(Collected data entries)
━━━━

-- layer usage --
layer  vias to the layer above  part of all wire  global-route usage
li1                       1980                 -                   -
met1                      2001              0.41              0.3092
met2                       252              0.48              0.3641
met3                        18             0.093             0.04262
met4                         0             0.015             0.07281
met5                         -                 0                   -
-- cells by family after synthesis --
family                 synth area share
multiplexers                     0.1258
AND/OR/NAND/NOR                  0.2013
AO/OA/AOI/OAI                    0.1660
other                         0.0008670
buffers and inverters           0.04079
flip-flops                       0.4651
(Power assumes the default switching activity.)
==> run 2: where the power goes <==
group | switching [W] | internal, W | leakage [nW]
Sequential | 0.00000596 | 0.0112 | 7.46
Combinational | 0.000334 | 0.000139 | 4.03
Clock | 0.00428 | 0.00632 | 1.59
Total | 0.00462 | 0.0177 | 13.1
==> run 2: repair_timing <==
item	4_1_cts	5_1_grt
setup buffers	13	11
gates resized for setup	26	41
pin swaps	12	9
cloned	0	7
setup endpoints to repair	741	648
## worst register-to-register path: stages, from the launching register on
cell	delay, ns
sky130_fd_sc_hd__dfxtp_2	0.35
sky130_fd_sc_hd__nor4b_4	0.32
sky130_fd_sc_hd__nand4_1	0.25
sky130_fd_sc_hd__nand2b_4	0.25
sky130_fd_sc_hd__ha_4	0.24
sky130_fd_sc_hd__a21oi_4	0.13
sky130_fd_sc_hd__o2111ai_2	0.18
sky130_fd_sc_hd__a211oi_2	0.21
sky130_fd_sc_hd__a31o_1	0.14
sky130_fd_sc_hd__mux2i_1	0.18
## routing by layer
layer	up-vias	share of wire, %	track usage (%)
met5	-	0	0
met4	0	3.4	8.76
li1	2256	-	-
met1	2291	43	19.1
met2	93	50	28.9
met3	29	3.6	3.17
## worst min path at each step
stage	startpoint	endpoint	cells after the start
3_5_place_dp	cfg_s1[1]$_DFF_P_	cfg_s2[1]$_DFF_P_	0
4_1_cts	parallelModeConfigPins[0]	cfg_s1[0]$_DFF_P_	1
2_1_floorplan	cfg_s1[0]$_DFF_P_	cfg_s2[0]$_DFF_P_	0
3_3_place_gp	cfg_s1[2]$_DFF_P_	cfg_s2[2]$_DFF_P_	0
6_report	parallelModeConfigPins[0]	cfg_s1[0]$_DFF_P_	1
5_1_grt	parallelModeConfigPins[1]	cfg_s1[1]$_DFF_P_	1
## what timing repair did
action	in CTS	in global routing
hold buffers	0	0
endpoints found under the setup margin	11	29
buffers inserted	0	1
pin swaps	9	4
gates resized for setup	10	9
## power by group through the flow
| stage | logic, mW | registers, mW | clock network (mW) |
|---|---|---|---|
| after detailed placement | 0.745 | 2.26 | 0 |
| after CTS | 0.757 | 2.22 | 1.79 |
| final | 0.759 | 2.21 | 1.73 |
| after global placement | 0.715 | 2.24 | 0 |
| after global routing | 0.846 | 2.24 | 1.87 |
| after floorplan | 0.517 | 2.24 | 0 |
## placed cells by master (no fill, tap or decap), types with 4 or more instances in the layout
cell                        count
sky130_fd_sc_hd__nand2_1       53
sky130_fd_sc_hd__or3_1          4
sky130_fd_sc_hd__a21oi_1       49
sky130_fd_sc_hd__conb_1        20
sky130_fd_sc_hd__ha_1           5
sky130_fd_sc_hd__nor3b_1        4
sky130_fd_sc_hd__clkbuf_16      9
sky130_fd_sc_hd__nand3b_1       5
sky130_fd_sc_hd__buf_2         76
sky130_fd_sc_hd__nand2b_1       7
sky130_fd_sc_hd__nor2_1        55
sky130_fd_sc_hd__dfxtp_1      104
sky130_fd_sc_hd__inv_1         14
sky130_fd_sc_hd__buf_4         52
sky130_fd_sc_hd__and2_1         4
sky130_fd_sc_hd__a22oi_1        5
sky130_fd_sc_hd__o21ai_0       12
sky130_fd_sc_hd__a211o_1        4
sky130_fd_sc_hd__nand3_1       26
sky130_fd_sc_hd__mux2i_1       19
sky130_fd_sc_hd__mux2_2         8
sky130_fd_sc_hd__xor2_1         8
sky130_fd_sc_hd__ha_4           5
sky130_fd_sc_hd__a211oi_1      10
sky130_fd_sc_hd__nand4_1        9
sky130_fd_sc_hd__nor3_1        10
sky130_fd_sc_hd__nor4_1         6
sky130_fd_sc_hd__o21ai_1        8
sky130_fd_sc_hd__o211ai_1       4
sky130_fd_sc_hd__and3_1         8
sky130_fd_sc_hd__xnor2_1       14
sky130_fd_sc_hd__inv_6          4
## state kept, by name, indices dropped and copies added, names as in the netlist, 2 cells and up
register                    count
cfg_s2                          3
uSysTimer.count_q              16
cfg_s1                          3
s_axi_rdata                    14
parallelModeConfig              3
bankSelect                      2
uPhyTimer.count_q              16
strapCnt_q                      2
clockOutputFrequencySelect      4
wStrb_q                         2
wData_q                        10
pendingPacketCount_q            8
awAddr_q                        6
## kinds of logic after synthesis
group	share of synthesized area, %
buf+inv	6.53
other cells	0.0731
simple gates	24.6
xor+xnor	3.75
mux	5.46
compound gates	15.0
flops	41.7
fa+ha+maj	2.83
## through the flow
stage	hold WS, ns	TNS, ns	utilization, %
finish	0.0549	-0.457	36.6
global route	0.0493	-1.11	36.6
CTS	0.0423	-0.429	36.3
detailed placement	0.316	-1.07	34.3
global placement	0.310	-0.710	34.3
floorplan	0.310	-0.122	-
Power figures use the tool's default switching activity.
==> src/verilog/zx_pkg.sv <==
// Constants shared by the zero-cross detector logic.
// Assumes a 32-bit APB slave with byte addresses on an 8-bit paddr.
package zx_pkg;

  // Register byte addresses.
  localparam logic [7:0] ZX_CTRL_OFF   = 8'h00;
  localparam logic [7:0] ZX_STAT_OFF   = 8'h04;
  localparam logic [7:0] ZX_CLR_OFF    = 8'h08;
  localparam logic [7:0] ZX_INTEN_OFF  = 8'h0c;

  // Control register field positions.
  localparam int ZX_CTRL_EN_BIT    = 7;
  localparam int ZX_CTRL_OUT_BIT   = 5;
  localparam int ZX_CTRL_POL_BIT   = 4;
  localparam int ZX_CTRL_RISE_BIT  = 1;
  localparam int ZX_CTRL_FALL_BIT  = 0;

  // Status, clear and enable share one layout.
  localparam int ZX_ST_FLAG_BIT    = 0;
  localparam int ZX_ST_RISE_BIT    = 1;
  localparam int ZX_ST_FALL_BIT    = 2;
  localparam int ZX_ST_W           = 3;

  // Reset values.
  localparam logic              ZX_POL_RST   = 1'b0;
  localparam logic              ZX_EDGE_RST  = 1'b0;
  localparam logic              ZX_EN_RST    = 1'b0;
  localparam logic [ZX_ST_W-1:0] ZX_ST_RST   = 3'h0;
  localparam logic [31:0]       ZX_RDATA_RST = 32'h0000_0000;

  // Answer state of the bus slave.
  typedef enum logic [1:0] {
    ZX_BUS_IDLE = 2'b01,
    ZX_BUS_ACK  = 2'b10
  } zx_bus_e;

endpackage
`src/sfacd_pkg.sv`:
```
package sfacd_pkg;

   // Instruction bytes
   localparam logic [7:0] OP_READ      = 8'h03;
   localparam logic [7:0] OP_FAST      = 8'h0B;
   localparam logic [7:0] OP_DUAL_IO   = 8'hBB;
   localparam logic [7:0] OP_DUAL_OUT  = 8'h3B;
   localparam logic [7:0] OP_QUAD_IO   = 8'hEB;
   localparam logic [7:0] OP_QUAD_OUT  = 8'h6B;
   localparam logic [7:0] OP_QUAD_DTR  = 8'hED;
   localparam logic [7:0] OP_PROG      = 8'h02;
   localparam logic [7:0] OP_QPROG     = 8'h38;
   localparam logic [7:0] OP_SMALL_CLR = 8'h20;
   localparam logic [7:0] OP_HALF_CLR  = 8'h52;
   localparam logic [7:0] OP_BLOCK_CLR = 8'hD8;
   localparam logic [7:0] OP_CHIP_A    = 8'h60;
   localparam logic [7:0] OP_CHIP_B    = 8'hC7;
   localparam logic [7:0] OP_QENTRY    = 8'h35;
   localparam logic [7:0] OP_QEXIT     = 8'hF5;

   // Index of the last address byte
   localparam logic [2:0] ADDR_LAST_NARROW = 3'h2;
   localparam logic [2:0] ADDR_LAST_WIDE   = 3'h3;

   // Line counts per transfer phase
   localparam logic [2:0] LANES_1 = 3'h1;
   localparam logic [2:0] LANES_2 = 3'h2;
   localparam logic [2:0] LANES_4 = 3'h4;

   // Dummy cycles selected by {dummy_count_hi, dummy_count_lo}; DUMMY_NONE is used for OP_READ
   localparam logic [4:0] DUMMY_DC0 = 5'h08;
   localparam logic [4:0] DUMMY_DC1 = 5'h06;
   localparam logic [4:0] DUMMY_DC2 = 5'h08;
   localparam logic [4:0] DUMMY_DC3 = 5'h0A;
   localparam logic [4:0] DUMMY_NONE = 5'h00;

   // Reset values
   localparam logic UPPER_BIT_RESET = 1'b0;
   localparam logic QUAD_RESET      = 1'b0;
   localparam logic WIDE_RESET      = 1'b0;

   localparam int PAGE_BYTES_DEFAULT = 256;

   typedef enum logic [1:0] {
      ERASE_SMALL,
      ERASE_HALF,
      ERASE_BLOCK,
      ERASE_CHIP
   } sfacd_erase_type;

   typedef enum logic [2:0] {
      ST_IDLE,
      ST_CMD,
      ST_ADDR,
      ST_DUMMY,
      ST_DIN,
      ST_DOUT,
      ST_WAIT,
      ST_IGNORE
   } sfacd_state_type;

endpackage

```
`src/sfacd_link_if.sv`:
```
`timescale 1ns/1ps
`default_nettype none
interface sfacd_link_if;
   logic       sclk_rise;
   logic       sclk_fall;
   logic       cs_rise;
   logic       cs_fall;
   logic [3:0] io;

   modport src (output sclk_rise, sclk_fall, cs_rise, cs_fall, io);
   modport dst (input  sclk_rise, sclk_fall, cs_rise, cs_fall, io);
endinterface
`default_nettype wire

```
`src/sfacd_pin_sync.sv`:
```
`timescale 1ns/1ps
`default_nettype none
module sfacd_pin_sync (
   // Clock and reset
   input  wire logic       clk_in,
   input  wire logic       nrst_in,
   // Raw pins
   input  wire logic       sclk_in,
   input  wire logic       cs_n_in,
   input  wire logic [3:0] io_in,
   // Synchronised events
   sfacd_link_if.src       link
);
   logic [5:0] meta;
   logic [5:0] sync;
   logic       sclk_d;
   logic       cs_n_d;

   // Two flops before any logic looks at a pin
   always_ff @(posedge clk_in or negedge nrst_in) begin
      if (!nrst_in) begin
         meta <= 6'h20;
         sync <= 6'h20;
      end else begin
         meta <= {cs_n_in, io_in, sclk_in};
         sync <= meta;
      end
   end

   always_ff @(posedge clk_in or negedge nrst_in) begin
      if (!nrst_in) begin
         sclk_d <= 1'b0;
         cs_n_d <= 1'b1;
      end else begin
         sclk_d <= sync[0];
         cs_n_d <= sync[5];
      end
   end

   assign link.sclk_rise = sync[0] & ~sclk_d;
   assign link.sclk_fall = ~sync[0] & sclk_d;
   assign link.cs_fall   = ~sync[5] & cs_n_d;
   assign link.cs_rise   = sync[5] & ~cs_n_d;
   assign link.io        = sync[4:1];
endmodule
`default_nettype wire

```
`src/sfacd_top.sv`:
```
`timescale 1ns/1ps
`default_nettype none
module sfacd_top #(
   parameter int PAGE_BYTES = sfacd_pkg::PAGE_BYTES_DEFAULT
) (
   // Clock and reset
   input  wire logic        clk_in,
   input  wire logic        nrst_in,
   // Serial flash pins
   input  wire logic        flash_sclk_in,
   input  wire logic        flash_cs_n_in,
   input  wire logic [3:0]  flash_io_in,
   output logic      [3:0]  flash_io_out,
   output logic      [3:0]  flash_io_oe_out,
   // Configuration
   input  wire logic        dummy_count_lo_in,
   input  wire logic        dummy_count_hi_in,
   input  wire logic        wide_address_entry_in,
   input  wire logic        wide_address_exit_in,
   input  wire logic        upper_addr_wr_in,
   input  wire logic [7:0]  upper_addr_data_in,
   // Array side
   input  wire logic [7:0]  arr_rd_data_in,
   output logic      [31:0] arr_addr_out,
   output logic             arr_rd_req_out,
   output logic             prog_byte_valid_out,
   output logic      [7:0]  prog_byte_out,
   output logic             prog_commit_out,
   output logic      [8:0]  prog_count_out,
   output logic             erase_req_out,
   output logic      [1:0]  erase_kind_out,
   output logic             reject_out,
   // Status
   output logic             quad_mode_out,
   output logic             wide_address_out,
   output logic      [7:0]  upper_address_out
);
   initial begin
      if (PAGE_BYTES < 1 || PAGE_BYTES > 256 || (PAGE_BYTES & (PAGE_BYTES - 1)) != 0)
         $error("PAGE_BYTES must be a power of two up to 256");
   end

   localparam logic [31:0] PAGE_MASK = 32'(PAGE_BYTES - 1);
   localparam logic [8:0]  PAGE_MAX  = 9'(PAGE_BYTES);

   sfacd_link_if link ();

   sfacd_pin_sync u_sync (
      .clk_in  (clk_in),
      .nrst_in (nrst_in),
      .sclk_in (flash_sclk_in),
      .cs_n_in (flash_cs_n_in),
      .io_in   (flash_io_in),
      .link    (link.src)
   );

   sfacd_pkg::sfacd_state_type state;
   sfacd_pkg::sfacd_state_type next_state;
   logic [7:0]  op;
   logic [7:0]  sh;
   logic [2:0]  cnt;
   logic [2:0]  abytes;
   logic [31:0] addr;
   logic [4:0]  dcnt;
   logic [8:0]  pcount;
   logic [7:0]  osh;
   logic [2:0]  ocnt;
   logic        quad_mode;
   logic        wide_mode;
   logic        upper_bit;
   logic [7:0]  byte_in;

   // Decode of the current or arriving instruction byte
   wire [7:0] cmd_byte  = (state == sfacd_pkg::ST_CMD) ? byte_in : op;
   wire op_read  = cmd_byte inside {sfacd_pkg::OP_READ, sfacd_pkg::OP_FAST,
                   sfacd_pkg::OP_DUAL_IO, sfacd_pkg::OP_DUAL_OUT, sfacd_pkg::OP_QUAD_IO,
                   sfacd_pkg::OP_QUAD_OUT, sfacd_pkg::OP_QUAD_DTR};
   wire op_prog  = cmd_byte inside {sfacd_pkg::OP_PROG, sfacd_pkg::OP_QPROG};
   wire op_erase = cmd_byte inside {sfacd_pkg::OP_SMALL_CLR, sfacd_pkg::OP_HALF_CLR,
                   sfacd_pkg::OP_BLOCK_CLR};
   wire op_chip  = cmd_byte inside {sfacd_pkg::OP_CHIP_A, sfacd_pkg::OP_CHIP_B};
   wire op_qentry = cmd_byte == sfacd_pkg::OP_QENTRY;
   wire op_qexit  = cmd_byte == sfacd_pkg::OP_QEXIT;
   wire quad_ok  = cmd_byte inside {sfacd_pkg::OP_QUAD_IO, sfacd_pkg::OP_QUAD_DTR,
                   sfacd_pkg::OP_PROG} | op_erase | op_chip | op_qexit;
   wire single_ok = op_read | op_prog | op_erase | op_chip | op_qentry;
   wire cmd_ok   = quad_mode ? quad_ok : single_ok;

   // Line counts per phase
   wire [2:0] cmd_lanes  = quad_mode ? sfacd_pkg::LANES_4 : sfacd_pkg::LANES_1;
   wire quad_addr = quad_mode | (op inside {sfacd_pkg::OP_QUAD_IO, sfacd_pkg::OP_QUAD_DTR,
                    sfacd_pkg::OP_QPROG});
   wire [2:0] addr_lanes = quad_addr ? sfacd_pkg::LANES_4 :
                           (op == sfacd_pkg::OP_DUAL_IO) ? sfacd_pkg::LANES_2 :
                           sfacd_pkg::LANES_1;
   wire [2:0] din_lanes  = (quad_mode | (op == sfacd_pkg::OP_QPROG)) ? sfacd_pkg::LANES_4 :
                           sfacd_pkg::LANES_1;
   wire [2:0] dout_lanes = (op inside {sfacd_pkg::OP_READ, sfacd_pkg::OP_FAST}) ?
                           sfacd_pkg::LANES_1 :
                           (op inside {sfacd_pkg::OP_DUAL_IO, sfacd_pkg::OP_DUAL_OUT}) ?
                           sfacd_pkg::LANES_2 : sfacd_pkg::LANES_4;
   wire [2:0] rx_lanes   = (state == sfacd_pkg::ST_ADDR) ? addr_lanes :
                           (state == sfacd_pkg::ST_DIN) ? din_lanes : cmd_lanes;

   // Receive shifter
   assign byte_in = (rx_lanes == sfacd_pkg::LANES_4) ? {sh[3:0], link.io} :
                        (rx_lanes == sfacd_pkg::LANES_2) ? {sh[5:0], link.io[1:0]} :
                        {sh[6:0], link.io[0]};
   wire [3:0] cnt_sum   = {1'b0, cnt} + {1'b0, rx_lanes};
   wire       byte_done = link.sclk_rise & cnt_sum[3];
   wire [2:0] addr_last = wide_mode ? sfacd_pkg::ADDR_LAST_WIDE :
                          sfacd_pkg::ADDR_LAST_NARROW;
   wire       addr_done = (state == sfacd_pkg::ST_ADDR) & byte_done & (abytes == addr_last);
   wire [31:0] addr_full = wide_mode ? {addr[23:0], byte_in} :
                           {7'h00, upper_bit, addr[15:0], byte_in};

   // Dummy count selection
   wire [4:0] dummy_sel = {dummy_count_hi_in, dummy_count_lo_in} == 2'h0 ? sfacd_pkg::DUMMY_DC0 :
                          {dummy_count_hi_in, dummy_count_lo_in} == 2'h1 ? sfacd_pkg::DUMMY_DC1 :
                          {dummy_count_hi_in, dummy_count_lo_in} == 2'h2 ? sfacd_pkg::DUMMY_DC2 :
                          sfacd_pkg::DUMMY_DC3;
   wire [4:0] dummy_target = (op == sfacd_pkg::OP_READ) ? sfacd_pkg::DUMMY_NONE :
                             dummy_sel;
   wire [4:0] dcnt_inc = dcnt + 5'h01;

   // Transmit path
   wire [7:0] tx_now   = (ocnt == 3'h0) ? arr_rd_data_in : osh;
   wire [3:0] cnt_osum = {1'b0, ocnt} + {1'b0, dout_lanes};
   wire [3:0] tx_bits  = (dout_lanes == sfacd_pkg::LANES_4) ? tx_now[7:4] :
                         (dout_lanes == sfacd_pkg::LANES_2) ? {2'h0, tx_now[7:6]} :
                         {2'h0, tx_now[7], 1'b0};
   wire [3:0] tx_oe    = (dout_lanes == sfacd_pkg::LANES_4) ? 4'hF :
                         (dout_lanes == sfacd_pkg::LANES_2) ? 4'h3 : 4'h2;
   wire tx_step = (state == sfacd_pkg::ST_DOUT) & link.sclk_fall;

   // Execution at chip select rise
   wire aligned  = cnt == 3'h0;
   wire exec_ok  = link.cs_rise & aligned & ((state == sfacd_pkg::ST_WAIT) |
                   ((state == sfacd_pkg::ST_DIN) & (pcount != 9'h000)));
   wire writeish = (state inside {sfacd_pkg::ST_ADDR, sfacd_pkg::ST_WAIT, sfacd_pkg::ST_DIN})
                   & ~op_read;
   wire din_byte = (state == sfacd_pkg::ST_DIN) & byte_done;
   wire [31:0] page_next = (addr & ~PAGE_MASK) | ((addr + 32'h1) & PAGE_MASK);
   wire [1:0] erase_kind = (op == sfacd_pkg::OP_SMALL_CLR) ? sfacd_pkg::ERASE_SMALL :
                           (op == sfacd_pkg::OP_HALF_CLR) ? sfacd_pkg::ERASE_HALF :
                           (op == sfacd_pkg::OP_BLOCK_CLR) ? sfacd_pkg::ERASE_BLOCK :
                           sfacd_pkg::ERASE_CHIP;

   always_comb begin
      next_state = state;
      if (link.cs_fall) begin
         next_state = sfacd_pkg::ST_CMD;
      end else if (link.cs_rise) begin
         next_state = sfacd_pkg::ST_IDLE;
      end else if (link.sclk_rise) begin
         unique case (state)
            sfacd_pkg::ST_CMD: begin
               if (byte_done) begin
                  if (!cmd_ok)
                     next_state = sfacd_pkg::ST_IGNORE;
                  else if (op_read | op_prog | op_erase)
                     next_state = sfacd_pkg::ST_ADDR;
                  else
                     next_state = sfacd_pkg::ST_WAIT;
               end
            end
            sfacd_pkg::ST_ADDR: begin
               if (addr_done) begin
                  if (op_read)
                     next_state = (dummy_target == sfacd_pkg::DUMMY_NONE) ?
                                  sfacd_pkg::ST_DOUT : sfacd_pkg::ST_DUMMY;
                  else if (op_prog)
                     next_state = sfacd_pkg::ST_DIN;
                  else
                     next_state = sfacd_pkg::ST_WAIT;
               end
            end
            sfacd_pkg::ST_DUMMY: begin
               if (dcnt_inc == dummy_target)
                  next_state = sfacd_pkg::ST_DOUT;
            end
            sfacd_pkg::ST_IDLE, sfacd_pkg::ST_DIN, sfacd_pkg::ST_DOUT,
            sfacd_pkg::ST_WAIT, sfacd_pkg::ST_IGNORE: begin
               next_state = state;
            end
         endcase
      end
   end

   always_ff @(posedge clk_in or negedge nrst_in) begin
      if (!nrst_in) begin
         state <= sfacd_pkg::ST_IDLE;
         sh    <= 8'h00;
         op    <= 8'h00;
      end else begin
         state <= next_state;
         sh    <= link.sclk_rise ? byte_in : sh;
         if ((state == sfacd_pkg::ST_CMD) && byte_done)
            op <= byte_in;
      end
   end

   // Bit, byte and dummy counters
   always_ff @(posedge clk_in or negedge nrst_in) begin
      if (!nrst_in) begin
         cnt    <= 3'h0;
         abytes <= 3'h0;
         dcnt   <= 5'h00;
         pcount <= 9'h000;
      end else if (link.cs_fall) begin
         cnt    <= 3'h0;
         abytes <= 3'h0;
         dcnt   <= 5'h00;
         pcount <= 9'h000;
      end else if (link.sclk_rise && state != sfacd_pkg::ST_IDLE) begin
         cnt <= cnt_sum[2:0];
         if ((state == sfacd_pkg::ST_ADDR) && byte_done)
            abytes <= abytes + 3'h1;
         if (state == sfacd_pkg::ST_DUMMY)
            dcnt <= dcnt_inc;
         if (din_byte && pcount != PAGE_MAX)
            pcount <= pcount + 9'h001;
      end
   end

   // Address register, page wrap while programming, advance while reading
   always_ff @(posedge clk_in or negedge nrst_in) begin
      if (!nrst_in)
         addr <= 32'h0000_0000;
      else if (addr_done)
         addr <= addr_full;
      else if ((state == sfacd_pkg::ST_ADDR) && byte_done)
         addr <= {addr[23:0], byte_in};
      else if (din_byte)
         addr <= page_next;
      else if (tx_step && cnt_osum[3])
         addr <= addr + 32'h1;
   end

   always_ff @(posedge clk_in or negedge nrst_in) begin
      if (!nrst_in) begin
         osh             <= 8'h00;
         ocnt            <= 3'h0;
         flash_io_out    <= 4'h0;
         flash_io_oe_out <= 4'h0;
      end else if (link.cs_rise || link.cs_fall) begin
         ocnt            <= 3'h0;
         flash_io_oe_out <= 4'h0;
      end else if (tx_step) begin
         osh             <= tx_now << dout_lanes;
         ocnt            <= cnt_osum[2:0];
         flash_io_out    <= tx_bits;
         flash_io_oe_out <= tx_oe;
      end
   end

   // Array requests and command execution
   always_ff @(posedge clk_in or negedge nrst_in) begin
      if (!nrst_in) begin
         arr_rd_req_out      <= 1'b0;
         prog_byte_valid_out <= 1'b0;
         prog_byte_out       <= 8'h00;
         prog_commit_out     <= 1'b0;
         erase_req_out       <= 1'b0;
         erase_kind_out      <= 2'h0;
         reject_out          <= 1'b0;
      end else begin
         arr_rd_req_out      <= (addr_done & op_read) | (tx_step & cnt_osum[3]);
         prog_byte_valid_out <= din_byte;
         prog_byte_out       <= din_byte ? byte_in : prog_byte_out;
         prog_commit_out     <= exec_ok & op_prog;
         erase_req_out       <= exec_ok & (op_erase | op_chip);
         erase_kind_out      <= erase_kind;
         reject_out          <= link.cs_rise & writeish & ~exec_ok;
      end
   end

   // Mode flags and upper address register
   always_ff @(posedge clk_in or negedge nrst_in) begin
      if (!nrst_in) begin
         quad_mode <= sfacd_pkg::QUAD_RESET;
         wide_mode <= sfacd_pkg::WIDE_RESET;
         upper_bit <= sfacd_pkg::UPPER_BIT_RESET;
      end else begin
         if (exec_ok && op_qentry)
            quad_mode <= 1'b1;
         else if (exec_ok && op_qexit)
            quad_mode <= 1'b0;
         if (wide_address_entry_in)
            wide_mode <= 1'b1;
         else if (wide_address_exit_in)
            wide_mode <= 1'b0;
         if (upper_addr_wr_in)
            upper_bit <= upper_addr_data_in[0];
      end
   end

   assign arr_addr_out      = addr;
   assign prog_count_out    = pcount;
   assign quad_mode_out     = quad_mode;
   assign wide_address_out  = wide_mode;
   assign upper_address_out = {7'h00, upper_bit};
endmodule
`default_nettype wire

```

━━━━

**Task prompt**
Only the number should be given: how many lines in the data contain the string "route".

**Result below**
2